Натан Шахам - Квартет Розендорфа Страница 78
Натан Шахам - Квартет Розендорфа читать онлайн бесплатно
Как монашенки стараются утишить душевную бурю за кропотливым плетением кружев, так я связываю себе руки, дрожащие от гнева, изнурительной работой над черновиком. Мое «я» — одно из тех, что сидят во мне, верхнее или нижнее, — все время увиливает от того, чтобы закончить работу. Наглость — в такую пору шлифовать рифму или просеивать прозу, отбрасывая лишние слова. Разбиватели форм, быть может, лучше нас, фанатиков ясного периода, описывают действительность. Конечно, я не в состоянии изнасиловать свою натуру, заставив ее усвоить последнюю моду. Мне не достаточно того, чтобы выставить свое смятение на всеобщее обозрение. Процесс писания помогает мне понять. Если же сочинительство и на это не способно, так что в нем проку? А душевного успокоения оно мне не принесет.
Тем временем черновик пополняется подробностями, в том числе весьма пикантными. Боюсь, не смогу их использовать. Розендорф «разочаровал» меня. Я выбрал его именно потому, что он человек, для которого в мире ничего не существует, кроме музыки. Но с течением времени мне стало ясно, что он мог бы стать героем авантюрного романа, который не сдвигается с места. Приключения сами ищут его, да и история не оставляет в покое. Как это иронично: Розендорф уехал в нарождающуюся страну первопроходцев, чтобы бежать от истории, но история закружила его в мрачных своих сюрпризах. Ей удалось даже расщепить ядро семьи. Розендорф — человек замкнутый и сдержанный, почти необщительный, и все же он то и дело оказывается в центре какой-нибудь любовной истории, в которую вовсе не собирался ввязываться. Некоторые факты открылись мне совсем недавно. Влюбленный и в ближнем замечает влюбленность, которой не видал, покуда любовь не поразила его.
В этом черновике я не следовал обыкновению детектива-любителя, таящегося в любом писателе: я не собирал фактов, какие могли бы пригодиться для оживления ткани рассказа, посвященного жизни скучных людей.
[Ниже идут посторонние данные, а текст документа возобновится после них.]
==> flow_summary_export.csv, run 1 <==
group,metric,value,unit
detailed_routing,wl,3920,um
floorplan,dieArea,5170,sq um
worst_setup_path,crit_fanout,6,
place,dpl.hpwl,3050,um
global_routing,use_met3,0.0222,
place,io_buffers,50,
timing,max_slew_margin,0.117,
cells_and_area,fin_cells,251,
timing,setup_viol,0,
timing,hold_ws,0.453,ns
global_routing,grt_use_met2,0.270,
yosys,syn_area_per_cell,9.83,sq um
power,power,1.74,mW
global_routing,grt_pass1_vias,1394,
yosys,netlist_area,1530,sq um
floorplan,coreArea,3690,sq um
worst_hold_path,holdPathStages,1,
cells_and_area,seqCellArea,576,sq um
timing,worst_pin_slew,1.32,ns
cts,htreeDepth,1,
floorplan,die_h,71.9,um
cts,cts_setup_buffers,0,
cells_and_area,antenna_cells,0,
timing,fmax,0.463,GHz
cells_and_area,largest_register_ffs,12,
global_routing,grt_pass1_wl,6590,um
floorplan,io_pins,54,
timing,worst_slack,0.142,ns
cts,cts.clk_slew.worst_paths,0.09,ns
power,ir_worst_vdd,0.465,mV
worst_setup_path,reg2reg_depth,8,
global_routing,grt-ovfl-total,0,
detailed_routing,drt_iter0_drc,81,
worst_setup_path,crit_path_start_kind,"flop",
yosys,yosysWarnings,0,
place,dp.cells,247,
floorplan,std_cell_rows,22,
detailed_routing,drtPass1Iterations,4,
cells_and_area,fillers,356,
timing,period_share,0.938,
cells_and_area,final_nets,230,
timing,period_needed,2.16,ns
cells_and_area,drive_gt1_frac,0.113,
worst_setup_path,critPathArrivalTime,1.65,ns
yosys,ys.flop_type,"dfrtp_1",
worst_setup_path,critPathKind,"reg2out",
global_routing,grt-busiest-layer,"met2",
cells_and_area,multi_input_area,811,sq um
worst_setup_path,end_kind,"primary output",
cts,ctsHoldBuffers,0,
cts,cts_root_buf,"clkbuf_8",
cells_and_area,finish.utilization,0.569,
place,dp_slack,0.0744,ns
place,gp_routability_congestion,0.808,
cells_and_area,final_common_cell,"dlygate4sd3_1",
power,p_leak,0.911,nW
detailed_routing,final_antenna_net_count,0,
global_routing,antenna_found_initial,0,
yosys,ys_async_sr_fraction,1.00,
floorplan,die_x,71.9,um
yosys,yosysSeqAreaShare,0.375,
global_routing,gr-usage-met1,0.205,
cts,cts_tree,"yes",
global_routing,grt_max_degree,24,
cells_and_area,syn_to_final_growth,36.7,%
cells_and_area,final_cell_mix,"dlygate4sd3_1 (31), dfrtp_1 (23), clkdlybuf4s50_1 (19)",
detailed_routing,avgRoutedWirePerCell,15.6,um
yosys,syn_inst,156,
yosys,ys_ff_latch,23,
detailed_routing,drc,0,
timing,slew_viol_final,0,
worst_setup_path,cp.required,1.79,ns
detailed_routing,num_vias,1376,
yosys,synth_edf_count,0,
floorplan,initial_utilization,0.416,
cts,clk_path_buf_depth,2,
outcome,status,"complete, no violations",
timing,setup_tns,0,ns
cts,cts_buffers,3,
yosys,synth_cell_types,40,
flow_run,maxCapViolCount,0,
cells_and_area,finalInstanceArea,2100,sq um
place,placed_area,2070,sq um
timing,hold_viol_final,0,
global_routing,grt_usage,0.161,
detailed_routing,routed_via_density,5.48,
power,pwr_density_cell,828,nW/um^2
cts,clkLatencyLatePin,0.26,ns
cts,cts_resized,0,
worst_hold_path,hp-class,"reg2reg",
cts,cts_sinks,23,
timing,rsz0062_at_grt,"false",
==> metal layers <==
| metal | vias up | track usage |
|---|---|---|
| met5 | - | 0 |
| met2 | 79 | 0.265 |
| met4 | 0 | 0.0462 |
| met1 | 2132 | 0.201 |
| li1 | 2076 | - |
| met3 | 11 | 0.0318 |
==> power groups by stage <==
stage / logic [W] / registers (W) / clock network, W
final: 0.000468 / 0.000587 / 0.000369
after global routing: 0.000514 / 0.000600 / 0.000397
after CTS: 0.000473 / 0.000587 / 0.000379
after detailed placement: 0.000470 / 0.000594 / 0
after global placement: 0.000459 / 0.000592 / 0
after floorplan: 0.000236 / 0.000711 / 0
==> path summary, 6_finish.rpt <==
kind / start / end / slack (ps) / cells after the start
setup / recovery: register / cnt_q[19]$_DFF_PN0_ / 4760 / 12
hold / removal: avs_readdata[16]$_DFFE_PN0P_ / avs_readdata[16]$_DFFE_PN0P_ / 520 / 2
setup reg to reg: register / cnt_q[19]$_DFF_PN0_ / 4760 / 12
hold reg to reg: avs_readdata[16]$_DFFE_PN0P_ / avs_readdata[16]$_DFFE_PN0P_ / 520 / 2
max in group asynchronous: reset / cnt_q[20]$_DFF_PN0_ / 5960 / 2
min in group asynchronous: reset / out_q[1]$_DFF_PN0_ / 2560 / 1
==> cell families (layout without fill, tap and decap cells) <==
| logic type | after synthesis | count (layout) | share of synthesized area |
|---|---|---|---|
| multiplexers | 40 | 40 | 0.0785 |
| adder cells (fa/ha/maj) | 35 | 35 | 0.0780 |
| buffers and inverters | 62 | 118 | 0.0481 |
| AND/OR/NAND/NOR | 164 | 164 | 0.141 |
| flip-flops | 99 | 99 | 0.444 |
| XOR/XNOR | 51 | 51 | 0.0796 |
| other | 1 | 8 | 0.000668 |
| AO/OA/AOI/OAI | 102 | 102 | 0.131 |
<file path="config.mk">
export PLATFORM = sky130hd
export DESIGN_NAME = pwm_reg
export DESIGN_NICKNAME = d
export VERILOG_FILES = /design/src/rtl/pwm_reg_pkg.sv /design/src/rtl/pwm_core.sv /design/src/rtl/pwm_reg.sv
export SDC_FILE = /design/constraint.sdc
export NUM_CORES = 1
export LEC_CHECK = 0
export ABC_AREA = 0
export BUFFER_PORTS_ARGS = -buffer_cell sky130_fd_sc_hd__clkbuf_2
export CAP_MARGIN = 5
export CORE_ASPECT_RATIO = 0.75
export CORE_MARGIN = 1
export CORE_UTILIZATION = 27
export DETAILED_ROUTE_END_ITERATION = 10
export HOLD_SLACK_MARGIN = 0.03
export PLACE_DENSITY_LB_ADDON = 0.08
export SYNTH_ARGS = -nofsm -noshare
export SYNTH_HDL_FRONTEND = slang
export SYNTH_SLANG_ARGS = --single-unit
</file>
<file path="constraint.sdc">
create_clock -name clk -period 6.15 [get_ports clk]
set_input_delay 0.3075 -clock clk [delete_from_list [all_inputs] [get_ports clk]]
set_output_delay 0.3075 -clock clk [all_outputs]
set_load 0.05 [all_outputs]
</file>
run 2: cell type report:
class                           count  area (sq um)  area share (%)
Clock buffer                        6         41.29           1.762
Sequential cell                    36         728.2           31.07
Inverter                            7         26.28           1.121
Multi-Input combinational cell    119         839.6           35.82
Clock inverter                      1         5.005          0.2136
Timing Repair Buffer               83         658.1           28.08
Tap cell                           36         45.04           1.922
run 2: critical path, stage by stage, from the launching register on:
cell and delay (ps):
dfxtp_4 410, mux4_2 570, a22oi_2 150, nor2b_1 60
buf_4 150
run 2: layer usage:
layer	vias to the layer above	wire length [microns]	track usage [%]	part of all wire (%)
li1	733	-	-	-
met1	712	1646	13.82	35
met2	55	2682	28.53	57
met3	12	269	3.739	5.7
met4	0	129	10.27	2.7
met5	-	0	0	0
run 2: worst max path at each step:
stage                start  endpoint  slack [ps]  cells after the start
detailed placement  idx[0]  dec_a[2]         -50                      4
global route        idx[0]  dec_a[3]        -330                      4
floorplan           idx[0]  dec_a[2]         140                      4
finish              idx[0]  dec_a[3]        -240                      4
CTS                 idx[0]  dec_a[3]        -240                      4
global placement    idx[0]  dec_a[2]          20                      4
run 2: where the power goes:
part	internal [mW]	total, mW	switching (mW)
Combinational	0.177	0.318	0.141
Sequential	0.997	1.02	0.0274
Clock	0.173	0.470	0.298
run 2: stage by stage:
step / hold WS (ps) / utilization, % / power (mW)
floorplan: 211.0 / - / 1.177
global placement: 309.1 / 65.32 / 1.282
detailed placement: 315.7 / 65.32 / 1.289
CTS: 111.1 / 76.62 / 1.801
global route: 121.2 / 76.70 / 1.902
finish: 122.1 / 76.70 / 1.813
**src/rtl/cpu_pkg.sv**
```systemverilog
// cpu_pkg: shared types for the LEGv8-subset multi-cycle core.
// Opcode/state enums, control bundle and field encodings.
package cpu_pkg;

  typedef enum logic [3:0] {
    OP_PC_INIT = 4'd0,
    OP_ADDI    = 4'd1,
    OP_ADDS    = 4'd2,
    OP_BLT     = 4'd3,
    OP_B       = 4'd4,
    OP_CBZ     = 4'd5,
    OP_LDUR    = 4'd6,
    OP_LSL     = 4'd7,
    OP_LSR     = 4'd8,
    OP_MUL     = 4'd9,
    OP_STUR    = 4'd10,
    OP_SUBS    = 4'd11
  } opcode_e;

  typedef enum logic [2:0] {
    S_RST,
    S_FETCH,
    S_DECODE,
    S_EXEC,
    S_MEM,
    S_MUL_WAIT,
    S_WB,
    S_HALT
  } state_e;

  localparam logic [2:0] ALU_PASS = 3'd0;
  localparam logic [2:0] ALU_ADD  = 3'd2;
  localparam logic [2:0] ALU_SUB  = 3'd3;

  localparam logic [1:0] MTR_ALU = 2'd0;
  localparam logic [1:0] MTR_MEM = 2'd1;
  localparam logic [1:0] MTR_MUL = 2'd2;
  localparam logic [1:0] MTR_SHF = 2'd3;

  typedef struct packed {
    logic       reg2loc;
    logic [1:0] alu_src;
    logic [2:0] alu_op;
    logic [1:0] mem_to_reg;
    logic       reg_write;
    logic       mem_write;
  } ctl_t;

  function automatic logic is_illegal(
    input logic [3:0] op
  );
    return op > 4'd11;
  endfunction

endpackage

```
**src/rtl/multicycle_ctrl_if.sv**
```systemverilog
// multicycle_ctrl_if: instruction/data memory handshakes.
// master = sequencer, slave = memory side.
interface multicycle_ctrl_if;
  logic imem_req;
  logic imem_ready;
  logic dmem_req;
  logic dmem_we;
  logic dmem_ready;

  modport master (
    output imem_req,
    output dmem_req,
    output dmem_we,
    input  imem_ready,
    input  dmem_ready
  );

  modport slave (
    input  imem_req,
    input  dmem_req,
    input  dmem_we,
    output imem_ready,
    output dmem_ready
  );
endinterface

```
**src/rtl/multicycle_ctrl_control.sv**
```systemverilog
// control: combinational static-field decoder.
// Pure function of the opcode; callers gate by state.
module control
  import cpu_pkg::*;
(
  input  logic [3:0] op,
  output ctl_t       ctl
);

  opcode_e op_e;
  assign op_e = opcode_e'(op);

  // decode static datapath fields from the opcode
  always_comb begin
    ctl = '0;
    ctl.reg2loc = !(op_e == OP_STUR
                 || op_e == OP_CBZ);
    ctl.alu_src = {op_e == OP_ADDI,
                   op_e == OP_LDUR
                   || op_e == OP_STUR};
    ctl.alu_op  = ALU_ADD;
    ctl.mem_to_reg = MTR_ALU;
    unique case (op_e)
      OP_SUBS: ctl.alu_op = ALU_SUB;
      OP_CBZ:  ctl.alu_op = ALU_PASS;
      default: ctl.alu_op = ALU_ADD;
    endcase
    unique case (op_e)
      OP_LDUR:        ctl.mem_to_reg = MTR_MEM;
      OP_MUL:         ctl.mem_to_reg = MTR_MUL;
      OP_LSL, OP_LSR: ctl.mem_to_reg = MTR_SHF;
      default:        ctl.mem_to_reg = MTR_ALU;
    endcase
    unique case (op_e)
      OP_ADDI, OP_ADDS, OP_SUBS,
      OP_LSL, OP_LSR, OP_MUL,
      OP_LDUR: ctl.reg_write = 1'b1;
      default: ctl.reg_write = 1'b0;
    endcase
    ctl.mem_write = (op_e == OP_STUR);
  end

endmodule

```
**src/rtl/multicycle_ctrl.sv**
```systemverilog
// multicycle_ctrl: FETCH/DECODE/EXEC/MEM/MUL_WAIT/WB sequencer.
// Owns memory handshakes, multiplier wait and datapath enables.
module multicycle_ctrl
  import cpu_pkg::*;
#(
  parameter int MUL_LAT = 4
) (
  input  logic               clk,
  input  logic               reset_n,
  input  logic [3:0]         opcode,
  input  logic               flag_z,
  input  logic               flag_lt,
  multicycle_ctrl_if.master  mem,
  output logic               ir_load,
  output logic               pc_write,
  output logic               pc_src,
  output logic               reg_write,
  output logic               reg2loc,
  output logic [1:0]         alu_src,
  output logic [2:0]         alu_op,
  output logic [1:0]         mem_to_reg,
  output logic               flag_write,
  output logic               mul_start,
  output logic               illegal
);

  localparam int CW = $clog2(MUL_LAT + 1);
  localparam logic [CW-1:0] CNT_LD =
    CW'(MUL_LAT - 1);

  state_e        state_q;
  state_e        state_d;
  logic [3:0]    op_q;
  logic [CW-1:0] cnt_q;
  logic          ill_q;
  opcode_e       op_e;
  ctl_t          ctl;
  logic          in_win;

  assign op_e    = opcode_e'(op_q);
  assign illegal = ill_q;
  assign in_win  = state_q inside {
    S_DECODE, S_EXEC, S_MEM,
    S_MUL_WAIT, S_WB};

  control u_control (
    .op  (op_q),
    .ctl (ctl)
  );

  // state, latched opcode, mul counter, sticky illegal
  always_ff @(posedge clk or negedge reset_n) begin
    if (!reset_n) begin
      state_q <= S_RST;
      op_q    <= '0;
      cnt_q   <= '0;
      ill_q   <= 1'b0;
    end else begin
      state_q <= state_d;
      if (state_q == S_DECODE) begin
        op_q <= opcode;
        if (is_illegal(opcode))
          ill_q <= 1'b1;
      end
      if (state_q == S_EXEC
          && op_e == OP_MUL)
        cnt_q <= CNT_LD;
      else if (state_q == S_MUL_WAIT
               && cnt_q != '0)
        cnt_q <= cnt_q - 1'b1;
    end
  end

  // next-state selection
  always_comb begin
    state_d = state_q;
    unique case (state_q)
      S_RST: state_d = S_FETCH;
      S_FETCH:
        if (mem.imem_ready)
          state_d = S_DECODE;
      S_DECODE:
        if (is_illegal(opcode))
          state_d = S_HALT;
        else if (opcode == OP_PC_INIT)
          state_d = S_FETCH;
        else
          state_d = S_EXEC;
      S_EXEC:
        unique case (op_e)
          OP_ADDI, OP_ADDS, OP_SUBS,
          OP_LSL, OP_LSR:
            state_d = S_WB;
          OP_LDUR, OP_STUR:
            state_d = S_MEM;
          OP_MUL:
            state_d = S_MUL_WAIT;
          default:
            state_d = S_FETCH;
        endcase
      S_MEM:
        if (mem.dmem_ready)
          state_d = (op_e == OP_LDUR)
                    ? S_WB : S_FETCH;
      S_MUL_WAIT:
        if (cnt_q == '0)
          state_d = S_WB;
      S_WB:   state_d = S_FETCH;
      S_HALT: state_d = S_HALT;
      default: state_d = S_RST;
    endcase
  end

  // per-state enables and static fields
  always_comb begin
    mem.imem_req = 1'b0;
    mem.dmem_req = 1'b0;
    mem.dmem_we  = 1'b0;
    ir_load      = 1'b0;
    pc_write     = 1'b0;
    pc_src       = 1'b0;
    reg_write    = 1'b0;
    flag_write   = 1'b0;
    mul_start    = 1'b0;
    reg2loc      = 1'b0;
    alu_src      = '0;
    alu_op       = '0;
    mem_to_reg   = '0;
    if (in_win) begin
      reg2loc    = ctl.reg2loc;
      alu_src    = ctl.alu_src;
      alu_op     = ctl.alu_op;
      mem_to_reg = ctl.mem_to_reg;
    end
    unique case (state_q)
      S_FETCH: begin
        mem.imem_req = 1'b1;
        ir_load      = mem.imem_ready;
        pc_write     = mem.imem_ready;
      end
      S_EXEC:
        unique case (op_e)
          OP_ADDS, OP_SUBS:
            flag_write = 1'b1;
          OP_B: begin
            pc_write = 1'b1;
            pc_src   = 1'b1;
          end
          OP_BLT: begin
            pc_write = flag_lt;
            pc_src   = 1'b1;
          end
          OP_CBZ: begin
            pc_write = flag_z;
            pc_src   = 1'b1;
          end
          OP_MUL:
            mul_start = 1'b1;
          default: ;
        endcase
      S_MEM: begin
        mem.dmem_req = 1'b1;
        mem.dmem_we  = ctl.mem_write;
      end
      S_WB:
        reg_write = ctl.reg_write;
      default: ;
    endcase
  end

endmodule

```
**src/flat_wrapper.sv**
```systemverilog
// flat-port wrapper written by rule: the top's interface ports become plain ports
module multicycle_ctrl_flat import cpu_pkg::*;
#(
  parameter int MUL_LAT = 4
)
  (clk, reset_n, opcode, flag_z, flag_lt, ir_load, pc_write, pc_src, reg_write, reg2loc, alu_src, alu_op, mem_to_reg, flag_write, mul_start, illegal, mem_imem_req, mem_dmem_req, mem_dmem_we, mem_imem_ready, mem_dmem_ready);
  multicycle_ctrl_if mem_i ();
  input  logic clk;
  input  logic reset_n;
  input  logic [3:0] opcode;
  input  logic flag_z;
  input  logic flag_lt;
  output logic ir_load;
  output logic pc_write;
  output logic pc_src;
  output logic reg_write;
  output logic reg2loc;
  output logic [1:0] alu_src;
  output logic [2:0] alu_op;
  output logic [1:0] mem_to_reg;
  output logic flag_write;
  output logic mul_start;
  output logic illegal;
  output wire logic [$bits(mem_i.imem_req)-1:0] mem_imem_req;
  output wire logic [$bits(mem_i.dmem_req)-1:0] mem_dmem_req;
  output wire logic [$bits(mem_i.dmem_we)-1:0] mem_dmem_we;
  input wire logic [$bits(mem_i.imem_ready)-1:0] mem_imem_ready;
  input wire logic [$bits(mem_i.dmem_ready)-1:0] mem_dmem_ready;
  assign mem_imem_req = mem_i.imem_req;
  assign mem_dmem_req = mem_i.dmem_req;
  assign mem_dmem_we = mem_i.dmem_we;
  assign mem_i.imem_ready = mem_imem_ready;
  assign mem_i.dmem_ready = mem_dmem_ready;
  multicycle_ctrl #(.MUL_LAT(MUL_LAT)) u_core (.clk(clk), .reset_n(reset_n), .opcode(opcode), .flag_z(flag_z), .flag_lt(flag_lt), .mem(mem_i), .ir_load(ir_load), .pc_write(pc_write), .pc_src(pc_src), .reg_write(reg_write), .reg2loc(reg2loc), .alu_src(alu_src), .alu_op(alu_op), .mem_to_reg(mem_to_reg), .flag_write(flag_write), .mul_start(mul_start), .illegal(illegal));
endmodule
```
$ cat src/rtl/elevator_pkg.sv
`default_nettype none
// ============================================================================
// Module      : elevator_pkg
// Description : Shared car FSM encoding, car_state field offsets and default
//               building dimensions for the elevator car/control blocks.
// Revision    : 1.0 - initial release
// ============================================================================
package elevator_pkg;

    typedef enum logic [1:0] {
        CAR_IDLE = 2'd0,
        CAR_MOVE = 2'd1,
        CAR_DOOR = 2'd2
    } car_fsm_e;

    // Layout of the packed car_state word consumed by prioritizer and display
    localparam int STATE_FLOOR_LSB  = 2;
    localparam int STATE_MOVING_BIT = 1;
    localparam int STATE_DIR_BIT    = 0;

    localparam int DEFAULT_FLOORS  = 10;
    localparam int DEFAULT_FLOOR_W = 4;

endpackage
`default_nettype wire

$ cat src/rtl/pending_scan.sv
`default_nettype none
// ============================================================================
// Module      : pending_scan
// Description : Reports whether any pending call lies above, below or at a
//               given floor. Shared by the car controller and control unit.
// Revision    : 1.0 - initial release
// ============================================================================
module pending_scan
    import elevator_pkg::*;
#(
    parameter int FLOORS  = DEFAULT_FLOORS,
    parameter int FLOOR_W = DEFAULT_FLOOR_W
) (
    input  logic [FLOORS-1:0]  pending,
    input  logic [FLOOR_W-1:0] floor,
    output logic               any_above,
    output logic               any_below,
    output logic               hit
);

    always_comb begin
        any_above = 1'b0;
        any_below = 1'b0;
        hit       = 1'b0;
        for (int i = 0; i < FLOORS; i++) begin
            if (pending[i]) begin
                if (FLOOR_W'(i) > floor) any_above = 1'b1;
                if (FLOOR_W'(i) < floor) any_below = 1'b1;
                if (FLOOR_W'(i) == floor) hit = 1'b1;
            end
        end
    end

endmodule
`default_nettype wire

$ cat src/rtl/elevator_car_ctrl.sv
`default_nettype none
// ============================================================================
// Module      : elevator_car_ctrl
// Description : Single-car controller with latched calls, SCAN scheduling,
//               multi-cycle floor travel and a holdable door dwell timer.
// Revision    : 1.0 - initial release
// ============================================================================
module elevator_car_ctrl
    import elevator_pkg::*;
#(
    parameter int FLOORS        = DEFAULT_FLOORS,
    parameter int FLOOR_W       = DEFAULT_FLOOR_W,
    parameter int TRAVEL_CYCLES = 2,
    parameter int DOOR_CYCLES   = 3
) (
    input  logic               clk,
    input  logic               reset,
    input  logic               call_valid,
    input  logic [FLOOR_W-1:0] call_floor,
    input  logic               door_hold,
    output logic [FLOOR_W-1:0] floor,
    output logic               moving,
    output logic               up_down,
    output logic               door_open,
    output logic [FLOORS-1:0]  pending,
    output logic [FLOOR_W+1:0] car_state
);

    localparam int C_TIMER_MAX = (TRAVEL_CYCLES > DOOR_CYCLES) ? TRAVEL_CYCLES : DOOR_CYCLES;
    localparam int C_TIMER_W   = $clog2(C_TIMER_MAX + 1);
    localparam logic [C_TIMER_W-1:0] C_TRAVEL  = C_TIMER_W'(TRAVEL_CYCLES);
    localparam logic [C_TIMER_W-1:0] C_DOOR    = C_TIMER_W'(DOOR_CYCLES);
    localparam logic [C_TIMER_W-1:0] C_ONE     = C_TIMER_W'(1);
    localparam logic [FLOOR_W:0]     C_FLOORS  = (FLOOR_W+1)'(FLOORS);

    car_fsm_e               r_state;
    logic [C_TIMER_W-1:0]   r_timer;
    logic [FLOOR_W-1:0]     r_floor;
    logic                   r_up_down;
    logic                   r_moving;
    logic                   r_door_open;
    logic [FLOORS-1:0]      r_pending;

    logic                   w_call_ok;
    logic                   w_call_here;
    logic                   w_arrive;
    logic [FLOOR_W-1:0]     w_step_floor;
    logic [FLOOR_W-1:0]     w_clr_floor;
    logic                   w_clr_en;
    logic [FLOORS-1:0]      w_set;
    logic [FLOORS-1:0]      w_clr;
    logic                   w_above_cur;
    logic                   w_below_cur;
    logic                   w_hit_cur;
    logic                   w_above_nxt;
    logic                   w_below_nxt;
    logic                   w_hit_nxt;
    logic                   w_go_up;
    logic                   w_ahead_nxt;

    pending_scan #(
        .FLOORS  (FLOORS),
        .FLOOR_W (FLOOR_W)
    ) u_scan_cur (
        .pending   (r_pending),
        .floor     (r_floor),
        .any_above (w_above_cur),
        .any_below (w_below_cur),
        .hit       (w_hit_cur)
    );

    // Arrival is judged against the floor the car is about to enter
    pending_scan #(
        .FLOORS  (FLOORS),
        .FLOOR_W (FLOOR_W)
    ) u_scan_nxt (
        .pending   (r_pending),
        .floor     (w_step_floor),
        .any_above (w_above_nxt),
        .any_below (w_below_nxt),
        .hit       (w_hit_nxt)
    );

    assign w_call_ok    = call_valid && ({1'b0, call_floor} < C_FLOORS);
    assign w_call_here  = w_call_ok && (call_floor == r_floor) && (r_state == CAR_DOOR);
    assign w_arrive     = (r_state == CAR_MOVE) && (r_timer == C_ONE);
    assign w_step_floor = r_up_down ? (r_floor + FLOOR_W'(1)) : (r_floor - FLOOR_W'(1));
    assign w_clr_floor  = w_arrive ? w_step_floor : r_floor;
    assign w_clr_en     = ((r_state == CAR_IDLE) && w_hit_cur) || (w_arrive && w_hit_nxt);
    assign w_go_up      = (r_up_down & w_above_cur) | (~r_up_down & ~w_below_cur & w_above_cur);
    assign w_ahead_nxt  = r_up_down ? w_above_nxt : w_below_nxt;

    // A new call for the floor being served this edge is absorbed by the clear
    always_comb begin
        w_set = '0;
        w_clr = '0;
        for (int i = 0; i < FLOORS; i++) begin
            w_set[i] = w_call_ok && !w_call_here && (call_floor == FLOOR_W'(i));
            w_clr[i] = w_clr_en && (w_clr_floor == FLOOR_W'(i));
        end
    end

    always_ff @(posedge clk) begin
        if (reset) begin
            r_state     <= CAR_IDLE;
            r_timer     <= '0;
            r_floor     <= '0;
            r_up_down   <= 1'b1;
            r_moving    <= 1'b0;
            r_door_open <= 1'b0;
            r_pending   <= '0;
        end else begin
            r_pending <= (r_pending | w_set) & ~w_clr;
            case (r_state)
                CAR_IDLE: begin
                    if (w_hit_cur) begin
                        r_state     <= CAR_DOOR;
                        r_door_open <= 1'b1;
                        r_timer     <= C_DOOR;
                    end else if (w_go_up) begin
                        r_state   <= CAR_MOVE;
                        r_moving  <= 1'b1;
                        r_up_down <= 1'b1;
                        r_timer   <= C_TRAVEL;
                    end else if (w_below_cur) begin
                        r_state   <= CAR_MOVE;
                        r_moving  <= 1'b1;
                        r_up_down <= 1'b0;
                        r_timer   <= C_TRAVEL;
                    end
                end
                CAR_MOVE: begin
                    r_timer <= r_timer - C_ONE;
                    if (w_arrive) begin
                        r_floor <= w_step_floor;
                        if (w_hit_nxt) begin
                            r_state     <= CAR_DOOR;
                            r_moving    <= 1'b0;
                            r_door_open <= 1'b1;
                            r_timer     <= C_DOOR;
                        end else if (w_ahead_nxt) begin
                            r_timer <= C_TRAVEL;
                        end else begin
                            r_state  <= CAR_IDLE;
                            r_moving <= 1'b0;
                        end
                    end
                end
                CAR_DOOR: begin
                    if (door_hold || w_call_here) begin
                        r_timer <= C_DOOR;
                    end else if (r_timer == C_ONE) begin
                        r_state     <= CAR_IDLE;
                        r_door_open <= 1'b0;
                        r_timer     <= '0;
                    end else begin
                        r_timer <= r_timer - C_ONE;
                    end
                end
                default: begin
                    r_state     <= CAR_IDLE;
                    r_moving    <= 1'b0;
                    r_door_open <= 1'b0;
                    r_timer     <= '0;
                end
            endcase
        end
    end

    assign floor     = r_floor;
    assign moving    = r_moving;
    assign up_down   = r_up_down;
    assign door_open = r_door_open;
    assign pending   = r_pending;

    always_comb begin
        car_state                                   = '0;
        car_state[STATE_FLOOR_LSB +: FLOOR_W]       = r_floor;
        car_state[STATE_MOVING_BIT]                 = r_moving;
        car_state[STATE_DIR_BIT]                    = r_up_down;
    end

endmodule
`default_nettype wire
Так, я обошел молчанием безотрадную любовь Гелы Бекер. Я полагал, что бедные трапезы, каковые время от времени вкушает у нее Розендорф, дабы утолить голод, не придадут остроты моему вареву. В моем романе Розендорфа придется обеспечить благополучной семьей, чтобы я мог отдаться «анатомии квартета». Пропустил я и все вздорные влюбленности, все привычные формы поведения, которым нет в моей книге места, если они не будут исполнять функцию аллегории. Я останусь верен прототипу — оригинальному Квартету Розендорфа только в том, что и в моем квартете не будет соблюдена чистота сугубо мужского состава. Правда, моя Эва будет играть на виолончели. Это будет женщина, сидящая, широко расставив ноги, защищая источник надежды и горестей инструментом с сильным резонансом. Она нужна мне, чтобы свидетельствовать о том, какой сводней чувств является музыка.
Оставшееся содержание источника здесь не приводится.